MATERIAL SHOWN
$ cat src/rtl/alu_cmd_driver.sv
// Initiator for an 8-bit combinational ALU: queues tagged operation requests,
// issues them one at a time, and returns captured results with flags.
module alu_cmd_driver #(
  parameter  int DEPTH = 4,
  parameter  int TAG_W = 4,
  localparam int CNT_W = $clog2(DEPTH + 1)
) (
  input  logic             clk,
  input  logic             reset_n,
  input  logic             req_valid,
  output logic             req_ready,
  input  logic [2:0]       req_op,
  input  logic [7:0]       req_a,
  input  logic [7:0]       req_b,
  input  logic [TAG_W-1:0] req_tag,
  output logic [7:0]       alu_a,
  output logic [7:0]       alu_b,
  output logic [2:0]       alu_sel,
  input  logic [7:0]       alu_out,
  input  logic             alu_carry,
  output logic             rsp_valid,
  input  logic             rsp_ready,
  output logic [7:0]       rsp_result,
  output logic             rsp_carry,
  output logic             rsp_zero,
  output logic [TAG_W-1:0] rsp_tag,
  output logic [CNT_W-1:0] fifo_count,
  output logic             busy
);

  localparam int               PTR_W    = $clog2(DEPTH);
  localparam logic [CNT_W-1:0] FULL_CNT = CNT_W'(DEPTH);

  typedef struct packed {
    logic [2:0]       op;
    logic [7:0]       a;
    logic [7:0]       b;
    logic [TAG_W-1:0] tag;
  } req_t;

  typedef enum logic [1:0] {IDLE, ISSUE, RESP} state_t;

  req_t             mem [DEPTH];
  req_t             head;
  logic [PTR_W-1:0] wr_ptr;
  logic [PTR_W-1:0] rd_ptr;
  logic             empty;
  logic             push;
  logic             pop;
  state_t           state;
  logic [TAG_W-1:0] cur_tag;

  assign empty     = (fifo_count == '0);
  assign req_ready = reset_n & (fifo_count < FULL_CNT);
  assign push      = req_valid & req_ready;
  // Pop only when the ALU path is free: idle, or the current response is being taken.
  assign pop       = !empty && ((state == IDLE) || (state == RESP && rsp_ready));
  assign head      = mem[rd_ptr];
  assign busy      = (state != IDLE) || !empty;

  // NOTE: storage array has no reset; occupancy is tracked by the pointers/count,
  // so stale contents are never observed and the array maps to plain RAM.
  always_ff @(posedge clk) begin
    if (push) mem[wr_ptr] <= '{op: req_op, a: req_a, b: req_b, tag: req_tag};
  end

  // NOTE: every sequential assignment is non-blocking so all registers update
  // from pre-edge values regardless of statement order.
  always_ff @(posedge clk or negedge reset_n) begin
    if (!reset_n) begin
      wr_ptr     <= '0;
      rd_ptr     <= '0;
      fifo_count <= '0;
    end else begin
      if (push) wr_ptr <= wr_ptr + PTR_W'(1);
      if (pop)  rd_ptr <= rd_ptr + PTR_W'(1);
      case ({push, pop})
        2'b10:   fifo_count <= fifo_count + CNT_W'(1);
        2'b01:   fifo_count <= fifo_count - CNT_W'(1);
        default: fifo_count <= fifo_count;
      endcase
    end
  end

  always_ff @(posedge clk or negedge reset_n) begin
    if (!reset_n) begin
      state      <= IDLE;
      alu_a      <= '0;
      alu_b      <= '0;
      alu_sel    <= '0;
      cur_tag    <= '0;
      rsp_valid  <= 1'b0;
      rsp_result <= '0;
      rsp_carry  <= 1'b0;
      rsp_zero   <= 1'b0;
      rsp_tag    <= '0;
    end else begin
      if (pop) begin
        alu_a   <= head.a;
        alu_b   <= head.b;
        alu_sel <= head.op;
        cur_tag <= head.tag;
      end
      case (state)
        IDLE: begin
          if (pop) state <= ISSUE;
        end
        ISSUE: begin
          rsp_result <= alu_out;
          rsp_carry  <= alu_carry & ((alu_sel == 3'b000) || (alu_sel == 3'b001));
          rsp_zero   <= (alu_out == 8'h00);
          rsp_tag    <= cur_tag;
          rsp_valid  <= 1'b1;
          state      <= RESP;
        end
        RESP: begin
          if (rsp_ready) begin
            rsp_valid <= 1'b0;
            state     <= pop ? ISSUE : IDLE;
          end
        end
        default: state <= IDLE;
      endcase
    end
  end

endmodule
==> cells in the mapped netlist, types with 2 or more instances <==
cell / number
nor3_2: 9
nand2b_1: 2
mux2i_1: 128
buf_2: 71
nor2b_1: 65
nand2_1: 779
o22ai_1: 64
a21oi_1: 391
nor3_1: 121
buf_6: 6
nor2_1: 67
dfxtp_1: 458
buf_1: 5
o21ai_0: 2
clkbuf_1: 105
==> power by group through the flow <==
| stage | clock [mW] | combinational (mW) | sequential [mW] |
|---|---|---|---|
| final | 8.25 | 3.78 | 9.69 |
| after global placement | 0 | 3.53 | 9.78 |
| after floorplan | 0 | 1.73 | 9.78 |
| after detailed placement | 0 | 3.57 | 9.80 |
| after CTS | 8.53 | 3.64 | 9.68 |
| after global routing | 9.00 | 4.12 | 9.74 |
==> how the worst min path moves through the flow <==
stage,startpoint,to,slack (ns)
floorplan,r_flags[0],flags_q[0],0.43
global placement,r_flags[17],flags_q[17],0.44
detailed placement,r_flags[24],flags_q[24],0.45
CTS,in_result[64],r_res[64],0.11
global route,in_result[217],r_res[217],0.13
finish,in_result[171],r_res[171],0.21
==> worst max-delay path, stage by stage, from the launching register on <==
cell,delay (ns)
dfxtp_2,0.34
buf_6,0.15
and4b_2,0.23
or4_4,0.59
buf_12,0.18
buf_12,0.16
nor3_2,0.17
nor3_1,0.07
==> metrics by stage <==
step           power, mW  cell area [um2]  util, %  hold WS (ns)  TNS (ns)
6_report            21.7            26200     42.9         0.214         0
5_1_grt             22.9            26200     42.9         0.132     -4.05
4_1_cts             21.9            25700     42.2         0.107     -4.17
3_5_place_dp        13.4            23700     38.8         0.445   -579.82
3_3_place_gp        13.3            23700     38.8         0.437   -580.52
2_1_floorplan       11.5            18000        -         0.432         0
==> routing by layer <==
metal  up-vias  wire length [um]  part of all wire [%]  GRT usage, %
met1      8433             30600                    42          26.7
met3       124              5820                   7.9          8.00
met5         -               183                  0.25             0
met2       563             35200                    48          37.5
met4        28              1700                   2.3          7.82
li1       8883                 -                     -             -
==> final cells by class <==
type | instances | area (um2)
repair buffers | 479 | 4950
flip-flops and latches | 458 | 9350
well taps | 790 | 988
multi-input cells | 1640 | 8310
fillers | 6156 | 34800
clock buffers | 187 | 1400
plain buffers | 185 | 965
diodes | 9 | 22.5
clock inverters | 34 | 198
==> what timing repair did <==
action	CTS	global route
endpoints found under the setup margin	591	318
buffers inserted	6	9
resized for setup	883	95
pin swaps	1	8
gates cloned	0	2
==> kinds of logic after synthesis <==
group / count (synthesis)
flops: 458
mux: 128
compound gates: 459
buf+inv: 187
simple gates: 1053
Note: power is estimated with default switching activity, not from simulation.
## src/rtl/rc_pulse_decoder_pkg.sv

```systemverilog
// Shared definitions for the RC servo pulse receive path.
// Holds the decoder state enum, default timing constants and the frame
// length shared with the servo pulse generator, plus the width-window decoder.
package rc_pulse_decoder_pkg;

    typedef enum logic [1:0] {
        WAIT_LOW = 2'd0,
        IDLE     = 2'd1,
        HIGH     = 2'd2,
        CHECK    = 2'd3
    } rc_state_e;

    localparam int CLK_DIV_DEF       = 195;
    localparam int BASE_W_DEF        = 111;   // 8'h6F, command 00
    localparam int TOL_DEF           = 8;
    localparam int FRAME_TIMEOUT_DEF = 4608;
    localparam int FRAME_TICKS       = 4096;  // generator frame length
    localparam int WIDTH_W           = 10;
    localparam int FRAME_W           = 13;

    // Returns {hit, k[1:0]}: hit when w lies within tol of base + 256*k.
    // Windows are disjoint for tol < 128, so at most one k can hit.
    function automatic logic [2:0] decode_width(input logic [WIDTH_W-1:0] w,
                                                input int base, input int tol);
        logic [2:0] r;
        int         d;
        r = '0;
        for (int k = 0; k < 4; k++) begin
            d = int'(w) - (base + 256 * k);
            if (d <= tol && d >= -tol)
                r = {1'b1, 2'(k)};
        end
        return r;
    endfunction

endpackage

```

## src/rtl/rc_pulse_decoder_prescaler.sv

```systemverilog
// rc_tick_prescaler: free-running clock divider producing the measurement tick.
// Ports:
//   clk  - system clock
//   rst  - synchronous active-high reset
//   tick - one-clock pulse every DIV clocks (high at the counter wrap)
module rc_tick_prescaler #(
    parameter int DIV = 195
) (
    input  logic clk,
    input  logic rst,
    output logic tick
);

    logic [7:0] cnt;
    logic       wrap;

    assign wrap = (cnt == 8'(DIV - 1));
    assign tick = wrap;

    always_ff @(posedge clk) begin
        if (rst)
            cnt <= '0;
        else if (wrap)
            cnt <= '0;
        else
            cnt <= cnt + 8'd1;
    end

endmodule

```

## src/rtl/rc_pulse_decoder.sv

```systemverilog
// rc_pulse_decoder: measures the high time of servo-style pulses in prescaler
// ticks, decodes the {cw, acw, 8'h6F} command encoding and supervises the link.
// Ports:
//   clk, rst       - system clock, synchronous active-high reset
//   rc_pulse_in    - asynchronous pulse input from the board pin
//   pulse_width    - last measured high width in ticks
//   width_valid    - strobe: pulse_width updated
//   clockwise      - decoded command bit 1 (held until next good pulse)
//   anticlockwise  - decoded command bit 0 (held until next good pulse)
//   cmd_valid      - strobe: good command decoded
//   pulse_err      - strobe: overlong pulse or width outside every window
//   link_ok        - good pulses arriving within FRAME_TIMEOUT ticks
module rc_pulse_decoder
    import rc_pulse_decoder_pkg::*;
#(
    parameter int ClkDiv        = CLK_DIV_DEF,
    parameter int BASE_W        = BASE_W_DEF,
    parameter int TOL           = TOL_DEF,
    parameter int FRAME_TIMEOUT = FRAME_TIMEOUT_DEF
) (
    input  logic               clk,
    input  logic               rst,
    input  logic               rc_pulse_in,
    output logic [WIDTH_W-1:0] pulse_width,
    output logic               width_valid,
    output logic               clockwise,
    output logic               anticlockwise,
    output logic               cmd_valid,
    output logic               pulse_err,
    output logic               link_ok
);

    // Synchroniser is deliberately not reset: it keeps tracking the pin
    // during rst, so WAIT_LOW sees a pulse already in progress on release.
    logic sync1, sync, prev;
    logic rise, fall;

    always_ff @(posedge clk) begin
        sync1 <= rc_pulse_in;
        sync  <= sync1;
        prev  <= sync;
    end

    assign rise = sync & ~prev;
    assign fall = ~sync & prev;

    logic tick;

    rc_tick_prescaler #(.DIV(ClkDiv)) u_prescaler (
        .clk  (clk),
        .rst  (rst),
        .tick (tick)
    );

    rc_state_e            state, state_n;
    logic [WIDTH_W-1:0]   wcnt;
    logic [FRAME_W-1:0]   fcnt;
    logic                 wcnt_clr, wcnt_inc, ovf, chk;
    logic [2:0]           dec;
    logic                 wv_q, cv_q, err_q;
    logic                 timeout;

    // The width counter is not advanced in CHECK, so it already holds the
    // latched width there.
    assign dec     = decode_width(wcnt, BASE_W, TOL);
    assign timeout = (fcnt == FRAME_W'(FRAME_TIMEOUT));

    always_comb begin
        state_n  = state;
        wcnt_clr = 1'b0;
        wcnt_inc = 1'b0;
        ovf      = 1'b0;
        chk      = 1'b0;
        case (state)
            WAIT_LOW: if (!sync) state_n = IDLE;
            IDLE: begin
                if (rise) begin
                    wcnt_clr = 1'b1;
                    state_n  = HIGH;
                end
            end
            HIGH: begin
                // fall has priority over a coincident tick
                if (fall) begin
                    state_n = CHECK;
                end else if (tick) begin
                    if (wcnt == '1) begin
                        ovf     = 1'b1;
                        state_n = WAIT_LOW;
                    end else begin
                        wcnt_inc = 1'b1;
                    end
                end
            end
            CHECK: begin
                chk     = 1'b1;
                state_n = IDLE;
            end
            default: state_n = WAIT_LOW;
        endcase
    end

    always_ff @(posedge clk) begin
        if (rst) begin
            state         <= WAIT_LOW;
            wcnt          <= '0;
            fcnt          <= '0;
            pulse_width   <= '0;
            clockwise     <= 1'b0;
            anticlockwise <= 1'b0;
            link_ok       <= 1'b0;
            wv_q          <= 1'b0;
            cv_q          <= 1'b0;
            err_q         <= 1'b0;
        end else begin
            state <= state_n;

            if (wcnt_clr)
                wcnt <= '0;
            else if (wcnt_inc)
                wcnt <= wcnt + 1'b1;

            // Frame counter saturates at the timeout value.
            if (rise)
                fcnt <= '0;
            else if (tick && !timeout)
                fcnt <= fcnt + 1'b1;

            wv_q  <= chk;
            cv_q  <= chk & dec[2];
            err_q <= ovf | (chk & ~dec[2]);

            if (chk)
                pulse_width <= wcnt;

            if (chk && dec[2]) begin
                clockwise     <= dec[1];
                anticlockwise <= dec[0];
                link_ok       <= 1'b1;
            end else if (timeout) begin
                link_ok <= 1'b0;
            end
        end
    end

    // Masked so no strobe is visible in a clock where rst is asserted.
    assign width_valid = wv_q  & ~rst;
    assign cmd_valid   = cv_q  & ~rst;
    assign pulse_err   = err_q & ~rst;

endmodule

```
**src/rtl/ov5640_cfg_pkg.sv**
```systemverilog
// Shared definitions for the OV5640 init sequencer: FSM state encoding,
// init-ROM entry field positions and the microsecond-to-cycle conversion.
package ov5640_cfg_pkg;

    typedef enum logic [3:0] {
        ST_IDLE     = 4'd0,
        ST_PWR_WAIT = 4'd1,
        ST_FETCH    = 4'd2,
        ST_LOAD     = 4'd3,
        ST_REQ      = 4'd4,
        ST_RETRY    = 4'd5,
        ST_RST_WAIT = 4'd6,
        ST_DONE     = 4'd7,
        ST_ERROR    = 4'd8
    } state_t;

    localparam int REG_ADDR_MSB = 23;
    localparam int REG_ADDR_LSB = 8;
    localparam int REG_DATA_MSB = 7;
    localparam int REG_DATA_LSB = 0;

    function automatic int US_TO_CYC(input int us, input int clk_freq);
        return us * (clk_freq / 32'sd1_000_000);
    endfunction

endpackage

```
**src/rtl/ov5640_us_timer.sv**
```systemverilog
// Loadable down-counter used for the power-up and post-reset waits;
// expired is high while the count sits at zero.
module ov5640_us_timer #(
    parameter int WIDTH = 16
) (
    input  logic             clk,
    input  logic             rst_n,
    input  logic             load,
    input  logic [WIDTH-1:0] load_val,
    input  logic             count,
    output logic             expired
);

    logic [WIDTH-1:0] cnt_r;

    // Reload has priority; otherwise decrement while enabled and hold at zero.
    always_ff @(posedge clk or negedge rst_n) begin
        if (!rst_n) begin
            cnt_r <= {WIDTH{1'b0}};
        end else if (load) begin
            cnt_r <= load_val;
        end else if (count && (cnt_r != {WIDTH{1'b0}})) begin
            cnt_r <= cnt_r - WIDTH'(1);
        end else begin
            cnt_r <= cnt_r;
        end
    end

    assign expired = (cnt_r == {WIDTH{1'b0}});

endmodule

```
**src/rtl/ov5640_init_sequencer.sv**
```systemverilog
// Walks the OV5640 register-init ROM and issues one SCCB write per entry,
// inserting the power-up and soft-reset waits and retrying NACKed writes.
module ov5640_init_sequencer #(
    parameter int ADDR_WIDTH = 8,
    parameter int DATA_WIDTH = 24,
    parameter int REG_NUM    = 252,
    parameter int CLK_FREQ   = 50_000_000,
    parameter int PWRUP_US   = 20000,
    parameter int RST_INDEX  = 1,
    parameter int RST_US     = 5000,
    parameter int MAX_RETRY  = 3
) (
    input  logic                  clk,
    input  logic                  rst_n,
    input  logic                  start,
    output logic [ADDR_WIDTH-1:0] rom_addr,
    input  logic [DATA_WIDTH-1:0] rom_q,
    output logic                  wr_req,
    output logic [15:0]           wr_reg_addr,
    output logic [7:0]            wr_reg_data,
    input  logic                  wr_done,
    input  logic                  wr_nack,
    output logic                  init_busy,
    output logic                  init_done,
    output logic                  init_error,
    output logic [ADDR_WIDTH-1:0] err_index
);

    import ov5640_cfg_pkg::*;

    localparam int PWR_CYC = US_TO_CYC(PWRUP_US, CLK_FREQ);
    localparam int RST_CYC = US_TO_CYC(RST_US, CLK_FREQ);
    localparam int MAX_CYC = (PWR_CYC > RST_CYC) ? PWR_CYC : RST_CYC;
    localparam int TMR_W   = (MAX_CYC > 32'sd2) ? $clog2(MAX_CYC) : 32'sd1;
    localparam int RETRY_W = (MAX_RETRY > 32'sd1) ? $clog2(MAX_RETRY + 32'sd1) : 32'sd1;
    // Timer counts load_val..0 inclusive, so a wait of N cycles loads N-1.
    localparam logic [TMR_W-1:0] PWR_LOAD = TMR_W'((PWR_CYC > 32'sd0) ? PWR_CYC - 32'sd1 : 32'sd0);
    localparam logic [TMR_W-1:0] RST_LOAD = TMR_W'((RST_CYC > 32'sd0) ? RST_CYC - 32'sd1 : 32'sd0);

    state_t                state_r, state_next_s;
    logic [ADDR_WIDTH-1:0] idx_r, idx_next_s;
    logic [RETRY_W-1:0]    retry_r, retry_next_s;
    logic                  last_s, rst_point_s, retry_out_s, start_acc_s;
    logic                  tmr_load_s, tmr_count_s, tmr_expired_s;
    logic [TMR_W-1:0]      tmr_val_s;

    logic [ADDR_WIDTH-1:0] rom_addr_r, err_index_r;
    logic                  wr_req_r, init_busy_r, init_done_r, init_error_r;
    logic [15:0]           wr_reg_addr_r;
    logic [7:0]            wr_reg_data_r;

    assign last_s      = (32'(idx_r) == (REG_NUM - 32'sd1));
    assign rst_point_s = (32'(idx_r) == RST_INDEX);
    assign retry_out_s = (32'(retry_r) >= MAX_RETRY);

    // Next-state, index and retry bookkeeping.
    always_comb begin
        state_next_s = state_r;
        idx_next_s   = idx_r;
        retry_next_s = retry_r;
        case (state_r)
            ST_IDLE, ST_DONE, ST_ERROR: begin
                if (start) begin
                    state_next_s = ST_PWR_WAIT;
                    idx_next_s   = {ADDR_WIDTH{1'b0}};
                    retry_next_s = {RETRY_W{1'b0}};
                end else begin
                    state_next_s = state_r;
                end
            end
            ST_PWR_WAIT: begin
                if (tmr_expired_s) begin
                    state_next_s = ST_FETCH;
                end else begin
                    state_next_s = ST_PWR_WAIT;
                end
            end
            ST_FETCH: state_next_s = ST_LOAD;
            ST_LOAD:  state_next_s = ST_REQ;
            ST_REQ: begin
                if (wr_nack) begin
                    if (retry_out_s) begin
                        state_next_s = ST_ERROR;
                    end else begin
                        state_next_s = ST_RETRY;
                        retry_next_s = retry_r + RETRY_W'(1);
                    end
                end else if (wr_done) begin
                    retry_next_s = {RETRY_W{1'b0}};
                    if (rst_point_s) begin
                        state_next_s = ST_RST_WAIT;
                    end else if (last_s) begin
                        state_next_s = ST_DONE;
                    end else begin
                        state_next_s = ST_FETCH;
                        idx_next_s   = idx_r + ADDR_WIDTH'(1);
                    end
                end else begin
                    state_next_s = ST_REQ;
                end
            end
            ST_RETRY: state_next_s = ST_REQ;
            ST_RST_WAIT: begin
                if (!tmr_expired_s) begin
                    state_next_s = ST_RST_WAIT;
                end else if (last_s) begin
                    state_next_s = ST_DONE;
                end else begin
                    state_next_s = ST_FETCH;
                    idx_next_s   = idx_r + ADDR_WIDTH'(1);
                end
            end
            default: state_next_s = ST_IDLE;
        endcase
    end

    assign start_acc_s = (state_next_s == ST_PWR_WAIT) && (state_r != ST_PWR_WAIT);
    assign tmr_load_s  = start_acc_s ||
                         ((state_next_s == ST_RST_WAIT) && (state_r != ST_RST_WAIT));
    assign tmr_val_s   = (state_next_s == ST_RST_WAIT) ? RST_LOAD : PWR_LOAD;
    assign tmr_count_s = (state_r == ST_PWR_WAIT) || (state_r == ST_RST_WAIT);

    ov5640_us_timer #(
        .WIDTH    (TMR_W)
    ) u_timer (
        .clk      (clk),
        .rst_n    (rst_n),
        .load     (tmr_load_s),
        .load_val (tmr_val_s),
        .count    (tmr_count_s),
        .expired  (tmr_expired_s)
    );

    // FSM, index and retry registers.
    always_ff @(posedge clk or negedge rst_n) begin
        if (!rst_n) begin
            state_r <= ST_IDLE;
            idx_r   <= {ADDR_WIDTH{1'b0}};
            retry_r <= {RETRY_W{1'b0}};
        end else begin
            state_r <= state_next_s;
            idx_r   <= idx_next_s;
            retry_r <= retry_next_s;
        end
    end

    // Output registers, all decoded from the upcoming state so they align with it.
    always_ff @(posedge clk or negedge rst_n) begin
        if (!rst_n) begin
            rom_addr_r    <= {ADDR_WIDTH{1'b0}};
            wr_req_r      <= 1'b0;
            wr_reg_addr_r <= 16'h0000;
            wr_reg_data_r <= 8'h00;
            init_busy_r   <= 1'b0;
            init_done_r   <= 1'b0;
            init_error_r  <= 1'b0;
            err_index_r   <= {ADDR_WIDTH{1'b0}};
        end else begin
            rom_addr_r   <= (state_next_s == ST_FETCH) ? idx_next_s : rom_addr_r;
            wr_req_r     <= (state_next_s == ST_REQ);
            init_busy_r  <= (state_next_s != ST_IDLE) && (state_next_s != ST_DONE) &&
                            (state_next_s != ST_ERROR);
            init_done_r  <= (state_next_s == ST_DONE);
            init_error_r <= (state_next_s == ST_ERROR);
            // ROM word for rom_addr is valid at the end of LOAD (registered read).
            if (state_r == ST_LOAD) begin
                wr_reg_addr_r <= rom_q[REG_ADDR_MSB:REG_ADDR_LSB];
                wr_reg_data_r <= rom_q[REG_DATA_MSB:REG_DATA_LSB];
            end else begin
                wr_reg_addr_r <= wr_reg_addr_r;
                wr_reg_data_r <= wr_reg_data_r;
            end
            if ((state_r == ST_REQ) && (state_next_s == ST_ERROR)) begin
                err_index_r <= idx_r;
            end else if (start_acc_s) begin
                err_index_r <= {ADDR_WIDTH{1'b0}};
            end else begin
                err_index_r <= err_index_r;
            end
        end
    end

    assign rom_addr    = rom_addr_r;
    assign wr_req      = wr_req_r;
    assign wr_reg_addr = wr_reg_addr_r;
    assign wr_reg_data = wr_reg_data_r;
    assign init_busy   = init_busy_r;
    assign init_done   = init_done_r;
    assign init_error  = init_error_r;
    assign err_index   = err_index_r;

endmodule

```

ACTION ITEM
Your answer should be the lines of the records that hold the string "flops".

SOLUTION TO THE PROBLEM
flip-flops and latches | 458 | 9350
flops: 458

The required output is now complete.